* _Work instructions_
Using the listing that follows, filter out every line lacking the string "launching" and return the rest.

-- Data for processing follows --

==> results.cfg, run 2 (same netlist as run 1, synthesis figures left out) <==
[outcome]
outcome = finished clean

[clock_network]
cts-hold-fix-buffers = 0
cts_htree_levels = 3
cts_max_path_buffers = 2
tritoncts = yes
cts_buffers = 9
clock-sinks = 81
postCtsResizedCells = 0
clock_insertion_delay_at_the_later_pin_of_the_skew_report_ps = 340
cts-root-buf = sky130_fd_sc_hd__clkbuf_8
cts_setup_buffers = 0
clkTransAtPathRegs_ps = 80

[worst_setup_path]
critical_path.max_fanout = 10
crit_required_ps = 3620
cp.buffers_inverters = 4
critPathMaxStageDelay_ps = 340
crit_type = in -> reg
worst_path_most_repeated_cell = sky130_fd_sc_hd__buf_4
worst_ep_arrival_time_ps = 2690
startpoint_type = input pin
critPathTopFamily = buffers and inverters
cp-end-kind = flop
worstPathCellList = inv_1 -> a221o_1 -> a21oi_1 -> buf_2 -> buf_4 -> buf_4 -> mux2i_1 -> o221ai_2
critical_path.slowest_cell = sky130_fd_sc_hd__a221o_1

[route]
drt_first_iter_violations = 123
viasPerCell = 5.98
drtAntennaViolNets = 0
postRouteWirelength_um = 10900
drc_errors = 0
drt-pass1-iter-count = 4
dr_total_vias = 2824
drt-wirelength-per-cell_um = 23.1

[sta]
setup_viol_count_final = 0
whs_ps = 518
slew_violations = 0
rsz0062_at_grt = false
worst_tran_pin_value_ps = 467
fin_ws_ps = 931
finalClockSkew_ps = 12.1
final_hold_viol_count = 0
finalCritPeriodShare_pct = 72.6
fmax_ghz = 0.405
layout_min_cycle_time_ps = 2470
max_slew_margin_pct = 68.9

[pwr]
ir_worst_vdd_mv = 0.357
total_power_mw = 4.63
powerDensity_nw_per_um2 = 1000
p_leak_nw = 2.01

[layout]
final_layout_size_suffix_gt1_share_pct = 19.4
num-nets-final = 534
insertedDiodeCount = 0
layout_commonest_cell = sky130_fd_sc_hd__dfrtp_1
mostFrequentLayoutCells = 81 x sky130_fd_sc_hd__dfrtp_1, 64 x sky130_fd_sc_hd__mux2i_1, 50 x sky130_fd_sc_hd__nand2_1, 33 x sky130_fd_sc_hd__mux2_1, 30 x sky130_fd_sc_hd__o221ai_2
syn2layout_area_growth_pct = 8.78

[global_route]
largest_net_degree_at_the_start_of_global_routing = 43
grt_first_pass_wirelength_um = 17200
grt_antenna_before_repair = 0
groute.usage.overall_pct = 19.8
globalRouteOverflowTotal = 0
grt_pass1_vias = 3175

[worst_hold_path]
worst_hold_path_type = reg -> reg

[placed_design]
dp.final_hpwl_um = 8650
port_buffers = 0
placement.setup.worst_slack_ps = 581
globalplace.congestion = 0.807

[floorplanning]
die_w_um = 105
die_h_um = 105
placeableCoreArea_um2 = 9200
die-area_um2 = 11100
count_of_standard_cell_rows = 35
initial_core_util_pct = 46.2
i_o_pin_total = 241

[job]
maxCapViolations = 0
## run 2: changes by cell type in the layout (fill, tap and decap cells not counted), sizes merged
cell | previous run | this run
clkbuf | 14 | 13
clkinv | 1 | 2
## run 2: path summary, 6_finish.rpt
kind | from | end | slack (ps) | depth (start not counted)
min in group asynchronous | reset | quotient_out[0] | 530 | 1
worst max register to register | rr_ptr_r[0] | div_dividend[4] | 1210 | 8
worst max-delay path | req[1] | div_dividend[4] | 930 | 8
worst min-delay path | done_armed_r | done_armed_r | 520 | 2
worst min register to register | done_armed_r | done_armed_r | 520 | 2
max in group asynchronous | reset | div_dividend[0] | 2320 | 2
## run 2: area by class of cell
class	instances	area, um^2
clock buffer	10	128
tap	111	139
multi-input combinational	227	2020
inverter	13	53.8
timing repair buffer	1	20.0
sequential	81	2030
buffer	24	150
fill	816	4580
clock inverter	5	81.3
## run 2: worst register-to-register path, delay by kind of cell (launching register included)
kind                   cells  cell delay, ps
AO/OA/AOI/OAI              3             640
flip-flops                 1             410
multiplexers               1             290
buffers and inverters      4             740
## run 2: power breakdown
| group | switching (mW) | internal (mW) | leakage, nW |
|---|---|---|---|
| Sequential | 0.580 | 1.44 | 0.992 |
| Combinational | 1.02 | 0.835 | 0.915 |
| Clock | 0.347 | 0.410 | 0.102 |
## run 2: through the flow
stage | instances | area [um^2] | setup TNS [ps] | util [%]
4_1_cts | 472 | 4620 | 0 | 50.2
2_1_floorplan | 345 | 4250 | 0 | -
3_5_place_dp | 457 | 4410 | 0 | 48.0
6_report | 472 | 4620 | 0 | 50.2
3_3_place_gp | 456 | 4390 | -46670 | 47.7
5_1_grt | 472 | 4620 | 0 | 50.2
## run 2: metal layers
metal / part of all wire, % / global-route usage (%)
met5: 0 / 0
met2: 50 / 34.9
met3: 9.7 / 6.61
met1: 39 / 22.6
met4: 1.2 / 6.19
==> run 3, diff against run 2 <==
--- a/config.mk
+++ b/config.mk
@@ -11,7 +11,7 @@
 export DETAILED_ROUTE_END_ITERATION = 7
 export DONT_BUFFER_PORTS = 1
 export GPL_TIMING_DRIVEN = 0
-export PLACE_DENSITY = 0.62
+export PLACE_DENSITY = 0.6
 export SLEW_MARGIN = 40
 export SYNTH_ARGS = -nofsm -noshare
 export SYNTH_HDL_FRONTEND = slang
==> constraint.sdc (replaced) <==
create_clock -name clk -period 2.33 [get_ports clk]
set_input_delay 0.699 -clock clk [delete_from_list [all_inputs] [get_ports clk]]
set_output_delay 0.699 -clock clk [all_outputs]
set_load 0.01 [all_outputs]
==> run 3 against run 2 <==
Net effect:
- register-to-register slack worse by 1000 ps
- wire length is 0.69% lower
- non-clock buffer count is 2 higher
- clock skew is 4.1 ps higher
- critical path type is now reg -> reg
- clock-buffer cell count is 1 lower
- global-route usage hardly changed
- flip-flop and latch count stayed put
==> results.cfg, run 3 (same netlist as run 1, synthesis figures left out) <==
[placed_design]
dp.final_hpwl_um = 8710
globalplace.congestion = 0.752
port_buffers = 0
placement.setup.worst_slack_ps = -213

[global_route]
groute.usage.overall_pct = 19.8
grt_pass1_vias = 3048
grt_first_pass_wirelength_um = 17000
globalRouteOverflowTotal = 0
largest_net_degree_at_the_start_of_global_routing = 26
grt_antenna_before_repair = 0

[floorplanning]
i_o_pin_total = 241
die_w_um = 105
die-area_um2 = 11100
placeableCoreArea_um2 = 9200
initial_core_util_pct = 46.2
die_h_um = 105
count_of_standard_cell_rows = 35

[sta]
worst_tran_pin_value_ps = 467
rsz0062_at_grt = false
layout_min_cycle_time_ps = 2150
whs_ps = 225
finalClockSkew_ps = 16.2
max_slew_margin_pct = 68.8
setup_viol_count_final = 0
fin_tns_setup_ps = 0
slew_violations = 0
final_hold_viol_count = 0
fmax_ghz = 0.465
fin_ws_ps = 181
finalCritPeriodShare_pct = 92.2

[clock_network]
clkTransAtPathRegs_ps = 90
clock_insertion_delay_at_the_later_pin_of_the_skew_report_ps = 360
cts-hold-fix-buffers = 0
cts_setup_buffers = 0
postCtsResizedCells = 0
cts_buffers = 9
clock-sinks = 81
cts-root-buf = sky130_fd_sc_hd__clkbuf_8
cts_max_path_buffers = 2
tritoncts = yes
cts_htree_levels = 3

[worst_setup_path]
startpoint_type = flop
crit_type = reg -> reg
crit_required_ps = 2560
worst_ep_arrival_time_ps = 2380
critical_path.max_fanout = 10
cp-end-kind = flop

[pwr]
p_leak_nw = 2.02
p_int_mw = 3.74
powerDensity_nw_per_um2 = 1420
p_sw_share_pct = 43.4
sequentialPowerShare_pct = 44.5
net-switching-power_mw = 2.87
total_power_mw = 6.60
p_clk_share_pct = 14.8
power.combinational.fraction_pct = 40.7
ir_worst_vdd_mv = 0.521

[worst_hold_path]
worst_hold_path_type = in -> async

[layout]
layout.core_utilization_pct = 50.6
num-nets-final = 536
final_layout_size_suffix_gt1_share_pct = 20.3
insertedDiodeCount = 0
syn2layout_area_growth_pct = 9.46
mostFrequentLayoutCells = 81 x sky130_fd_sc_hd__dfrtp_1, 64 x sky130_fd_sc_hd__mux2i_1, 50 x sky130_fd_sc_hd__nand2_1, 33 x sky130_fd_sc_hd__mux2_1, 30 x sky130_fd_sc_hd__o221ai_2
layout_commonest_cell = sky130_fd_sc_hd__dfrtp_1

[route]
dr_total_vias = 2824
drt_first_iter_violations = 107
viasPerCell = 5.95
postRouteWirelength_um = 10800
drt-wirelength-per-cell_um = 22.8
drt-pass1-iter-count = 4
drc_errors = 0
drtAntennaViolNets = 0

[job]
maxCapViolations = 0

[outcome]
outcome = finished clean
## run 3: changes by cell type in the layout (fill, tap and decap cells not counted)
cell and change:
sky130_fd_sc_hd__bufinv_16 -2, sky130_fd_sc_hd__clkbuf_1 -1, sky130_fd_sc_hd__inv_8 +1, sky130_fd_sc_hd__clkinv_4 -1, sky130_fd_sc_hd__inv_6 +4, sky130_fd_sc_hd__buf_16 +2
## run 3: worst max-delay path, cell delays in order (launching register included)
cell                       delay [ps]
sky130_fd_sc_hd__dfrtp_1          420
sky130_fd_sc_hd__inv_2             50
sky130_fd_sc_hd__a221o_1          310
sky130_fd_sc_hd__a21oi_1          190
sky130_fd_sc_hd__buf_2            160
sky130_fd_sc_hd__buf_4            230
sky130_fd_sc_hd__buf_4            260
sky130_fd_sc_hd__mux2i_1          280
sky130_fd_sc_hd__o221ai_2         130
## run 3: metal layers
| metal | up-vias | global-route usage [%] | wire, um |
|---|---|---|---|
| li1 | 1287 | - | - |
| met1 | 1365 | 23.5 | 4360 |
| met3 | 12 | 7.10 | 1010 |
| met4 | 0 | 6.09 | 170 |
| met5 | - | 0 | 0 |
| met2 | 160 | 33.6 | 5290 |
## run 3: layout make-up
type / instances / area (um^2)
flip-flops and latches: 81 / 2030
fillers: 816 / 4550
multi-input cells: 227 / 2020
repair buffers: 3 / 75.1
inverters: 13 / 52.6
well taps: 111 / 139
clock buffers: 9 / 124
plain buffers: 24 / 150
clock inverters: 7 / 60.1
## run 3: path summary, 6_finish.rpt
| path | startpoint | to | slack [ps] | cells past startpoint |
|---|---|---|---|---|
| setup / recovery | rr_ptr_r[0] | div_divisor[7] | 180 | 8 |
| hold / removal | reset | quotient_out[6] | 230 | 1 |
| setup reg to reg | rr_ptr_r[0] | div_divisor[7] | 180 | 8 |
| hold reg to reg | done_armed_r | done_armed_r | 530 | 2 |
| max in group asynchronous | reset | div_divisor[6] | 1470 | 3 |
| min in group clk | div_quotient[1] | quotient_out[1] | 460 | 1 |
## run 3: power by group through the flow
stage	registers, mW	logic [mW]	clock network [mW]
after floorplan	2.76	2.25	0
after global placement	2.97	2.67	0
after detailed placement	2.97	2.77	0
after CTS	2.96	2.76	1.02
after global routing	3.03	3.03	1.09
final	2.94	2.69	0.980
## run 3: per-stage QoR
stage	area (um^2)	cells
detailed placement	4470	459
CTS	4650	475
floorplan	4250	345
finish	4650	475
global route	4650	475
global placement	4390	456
--- src/rtl/mem_arb_pkg.sv ---
// Shared types and constants for the I/D-cache memory arbiter.
package mem_arb_pkg;

  typedef enum logic [1:0] {
    IDLE    = 2'd0,
    GRANT_I = 2'd1,
    GRANT_D = 2'd2
  } arb_state_e;

  typedef enum logic {
    SRC_I = 1'b0,
    SRC_D = 1'b1
  } arb_src_e;

  localparam int unsigned WORD_BYTES = 4;
  localparam int unsigned WORD_SHIFT = $clog2(WORD_BYTES);

endpackage

--- src/rtl/mem_arb_pick.sv ---
// Winner selection between the I- and D-cache requests.
// Optional feature macro: MEM_ARB_RR_EN (round-robin with a one-bit pointer); otherwise D wins ties.
module mem_arb_pick
  import mem_arb_pkg::*;
(
  input  logic i_clk,
  input  logic i_rst,
  input  logic i_burst_done,
  input  logic i_i_req,
  input  logic i_d_req,
  output logic o_win_valid,
  output logic o_win_d
);

`ifdef MEM_ARB_RR_EN
  arb_src_e r_ptr;

  always_ff @(posedge i_clk) begin
    if (i_rst) begin
      r_ptr <= SRC_D;
    end else if (i_burst_done) begin
      r_ptr <= (r_ptr == SRC_D) ? SRC_I : SRC_D;
    end
  end

  always_comb begin
    o_win_valid = i_i_req | i_d_req;
    o_win_d     = (i_i_req && i_d_req) ? (r_ptr == SRC_D) : i_d_req;
  end
`else
  // Clock, reset and burst-done only feed the pointer, which fixed priority does not have.
  logic w_unused_pick;
  assign w_unused_pick = ^{i_clk, i_rst, i_burst_done};

  always_comb begin
    o_win_valid = i_i_req | i_d_req;
    o_win_d     = i_d_req;
  end
`endif

endmodule

--- src/rtl/mem_arbiter.sv ---
// Shares one main-memory port between I-cache and D-cache line bursts.
// Optional feature macro: MEM_ARB_RR_EN (round-robin arbitration, see mem_arb_pick).
module mem_arbiter
  import mem_arb_pkg::*;
#(
  parameter int unsigned ADDR_WIDTH = 32,
  parameter int unsigned DATA_WIDTH = 32,
  parameter int unsigned BURST_LEN  = 4,
  localparam int unsigned BEAT_W    = (BURST_LEN > 1) ? $clog2(BURST_LEN) : 1
) (
  input  logic                  clk_i,
  input  logic                  rst_i,
  input  logic                  i_req_i,
  input  logic [ADDR_WIDTH-1:0] i_addr_i,
  output logic [DATA_WIDTH-1:0] i_rdata_o,
  output logic                  i_valid_o,
  output logic                  i_done_o,
  input  logic                  d_req_i,
  input  logic                  d_we_i,
  input  logic [ADDR_WIDTH-1:0] d_addr_i,
  input  logic [DATA_WIDTH-1:0] d_wdata_i,
  output logic [DATA_WIDTH-1:0] d_rdata_o,
  output logic                  d_valid_o,
  output logic                  d_done_o,
  output logic [BEAT_W-1:0]     beat_o,
  output logic                  mem_req_o,
  output logic                  mem_we_o,
  output logic [ADDR_WIDTH-1:0] mem_addr_o,
  output logic [DATA_WIDTH-1:0] mem_wdata_o,
  input  logic [DATA_WIDTH-1:0] mem_rdata_i,
  input  logic                  mem_ack_i
);

  localparam logic [BEAT_W-1:0] LAST_BEAT = BEAT_W'(BURST_LEN - 1);

  arb_state_e            r_state;
  arb_state_e            w_next_state;
  logic [ADDR_WIDTH-1:0] r_base;
  logic                  r_we;
  logic [BEAT_W-1:0]     r_beat;

  logic w_win_valid;
  logic w_win_d;
  logic w_granted;
  logic w_last;
  logic w_beat_done;
  logic w_burst_done;

  assign w_granted    = (r_state != IDLE);
  assign w_last       = (r_beat == LAST_BEAT);
  assign w_beat_done  = w_granted && mem_ack_i;
  assign w_burst_done = w_beat_done && w_last;

  mem_arb_pick u_pick (
    .i_clk        (clk_i),
    .i_rst        (rst_i),
    .i_burst_done (w_burst_done),
    .i_i_req      (i_req_i),
    .i_d_req      (d_req_i),
    .o_win_valid  (w_win_valid),
    .o_win_d      (w_win_d)
  );

  always_comb begin
    w_next_state = r_state;
    case (r_state)
      IDLE: begin
        if (w_win_valid) begin
          w_next_state = w_win_d ? GRANT_D : GRANT_I;
        end
      end
      GRANT_I, GRANT_D: begin
        if (w_burst_done) begin
          w_next_state = IDLE;
        end
      end
      default: w_next_state = IDLE;
    endcase
  end

  always_ff @(posedge clk_i) begin
    if (rst_i) begin
      r_state <= IDLE;
      r_beat  <= '0;
      r_base  <= '0;
      r_we    <= 1'b0;
    end else begin
      r_state <= w_next_state;
      if (r_state == IDLE) begin
        r_beat <= '0;
        if (w_win_valid) begin
          r_base <= w_win_d ? d_addr_i : i_addr_i;
          r_we   <= w_win_d & d_we_i;
        end
      end else if (mem_ack_i) begin
        r_beat <= w_last ? '0 : r_beat + 1'b1;
      end
    end
  end

  // Everything is gated by the grant so IDLE (and hence reset) drives all zeros.
  always_comb begin
    mem_req_o   = w_granted;
    mem_we_o    = 1'b0;
    mem_addr_o  = '0;
    mem_wdata_o = '0;
    i_valid_o   = 1'b0;
    i_done_o    = 1'b0;
    i_rdata_o   = '0;
    d_valid_o   = 1'b0;
    d_done_o    = 1'b0;
    d_rdata_o   = '0;
    beat_o      = r_beat;
    if (w_granted) begin
      mem_addr_o = r_base + (ADDR_WIDTH'(r_beat) << WORD_SHIFT);
    end
    if (r_state == GRANT_I) begin
      i_valid_o = mem_ack_i;
      i_done_o  = w_burst_done;
      if (mem_ack_i) begin
        i_rdata_o = mem_rdata_i;
      end
    end
    if (r_state == GRANT_D) begin
      mem_we_o    = r_we;
      mem_wdata_o = d_wdata_i;
      d_valid_o   = mem_ack_i;
      d_done_o    = w_burst_done;
      if (mem_ack_i && !r_we) begin
        d_rdata_o = mem_rdata_i;
      end
    end
  end

endmodule

--- config.mk ---
export PLATFORM = sky130hd
export DESIGN_NAME = mem_arbiter
export DESIGN_NICKNAME = d
export VERILOG_FILES = /design/src/rtl/mem_arb_pkg.sv /design/src/rtl/mem_arb_pick.sv /design/src/rtl/mem_arbiter.sv
export SDC_FILE = /design/constraint.sdc
export NUM_CORES = 1
export LEC_CHECK = 0
export BUFFER_PORTS_ARGS = -buffer_cell sky130_fd_sc_hd__buf_2
export CORE_MARGIN = 5
export CORE_UTILIZATION = 35
export DETAILED_ROUTE_END_ITERATION = 12
export PLACE_DENSITY = 0.8
export SETUP_SLACK_MARGIN = 0.15
export SLEW_MARGIN = 5
export SYNTH_ARGS = -nofsm -noshare
export SYNTH_HDL_FRONTEND = slang
export SYNTH_SLANG_ARGS = --single-unit
--- constraint.sdc ---
create_clock -name clk_i -period 2.2 [get_ports clk_i]
set_input_delay 0.22 -clock clk_i [delete_from_list [all_inputs] [get_ports clk_i]]
set_output_delay 0.22 -clock clk_i [all_outputs]
set_load 0.05 [all_outputs]
# ---- After elaboration in Yosys (flattened, before gate mapping)
# Cells that the tools add are included.
dict set report totals {
  out_inout_bits 136
  in_bits 134
  register_bits 37
  elab_cells 40
}
dict set report op_classes {
  n_addsub 2
  bitwise_logic 2
  eq_ne 5
  muxes 17
  n_reduce_logical 10
}
# operator count
set op_table {}
lappend op_table {{two-way mux 32 bit} 7}
lappend op_table {{adder 32 x 4 -> 32 bit} 1}
lappend op_table {{two-way mux 2 bit} 4}
lappend op_table {{two-way mux 1 bit} 5}
lappend op_table {{== test 2 bit, second input constant} 2}
lappend op_table {{!= test 2 x 1 -> 1 bit, second input constant} 2}
lappend op_table {{case mux 2 bit (2 select lines)} 1}
lappend op_table {{AND reduction 2 bit} 2}
lappend op_table {{OR reduction 2 bit} 2}
lappend op_table {{logical AND 1 bit} 3}
lappend op_table {{adder 2 x 1 -> 2 bit, second input constant} 1}
lappend op_table {{== test 2 x 1 -> 1 bit, second input constant} 1}
lappend op_table {{logical NOT 2 bit} 1}
lappend op_table {{nonzero test 2 bit} 1}
lappend op_table {{bitwise AND 1 bit} 1}
lappend op_table {{logical NOT 1 bit} 1}
lappend op_table {{bitwise OR 1 bit} 1}

# ---- Logic depth before layout (Yosys ltp)
dict set report logic_depth {
  ltp_word 5
  depth_mapped 7
  depth_no_buf 6
}

# ---- By module
# Synthesis repeated with hierarchy kept, for this count alone.
dict set report hier_totals {
  hier_cells 419
  area_unflattened_um2 3141.8
}
# module instances seq_area_each_um2 cells_each area_per_inst_um2
set by_module_without_submodules {}
lappend by_module_without_submodules {mem_arbiter 1 740.7 417 3128.0}
lappend by_module_without_submodules {mem_arb_pick 1 0.0 2 13.8}

# ---- Worst setup path after synthesis
# No wires, ideal clock.
dict set report synth_path {
  path_kind {register to output}
  from {register r_beat[0] (netlist: beat_o[0])}
  to {output port mem_addr_o[30]}
  t_required_ps 1980
  stages_incl_launch_ff 8
  path_buffers 1
  path_slack_ps -1182
  arrival_ps 3162
  path_cell_list {dfxtp_1 > ha_1 > fa_1 > nand4_1 > or3_4 > buf_6 > or4_1 > a21oi_1}
}
dict set report synth_between {
  elab_chain_len 2
}
# item line
set synth_rtl {}
lappend synth_rtl {{start: declaration} mem_arbiter.sv:40} ;# logic [BEAT_W-1:0] r_beat;
lappend synth_rtl {{start signal: assignment} mem_arbiter.sv:96} ;# r_beat <= w_last ? '0 : r_beat + 1'b1;
lappend synth_rtl {{adder 32 x 4 -> 32 bit} mem_arbiter.sv:115} ;# mem_addr_o = r_base + (ADDR_WIDTH'(r_beat) << WORD_SHIFT);
lappend synth_rtl {{two-way mux 32 bit} mem_arbiter.sv:114} ;# if (w_granted) begin
lappend synth_rtl {{end: declaration} mem_arbiter.sv:28} ;# output logic [ADDR_WIDTH-1:0] mem_addr_o,
# Every way passes these cells.

# ---- Final worst setup path
dict set report layout_path {
  from {register r_base[3]}
  to {output port mem_addr_o[25]}
}
dict set report layout_between {
  elab_chain_len 2
}
# item line
set layout_rtl {}
lappend layout_rtl {{start: declaration} mem_arbiter.sv:38} ;# logic [ADDR_WIDTH-1:0] r_base;
lappend layout_rtl {{start signal: assignment} mem_arbiter.sv:92} ;# r_base <= w_win_d ? d_addr_i : i_addr_i;
lappend layout_rtl {{adder 32 x 4 -> 32 bit} mem_arbiter.sv:115}
lappend layout_rtl {{two-way mux 32 bit} mem_arbiter.sv:114}
# Every way passes these cells.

-- Data for processing concluded --

* _Completed exercise_
## run 2: worst register-to-register path, delay by kind of cell (launching register included)
## run 3: worst max-delay path, cell delays in order (launching register included)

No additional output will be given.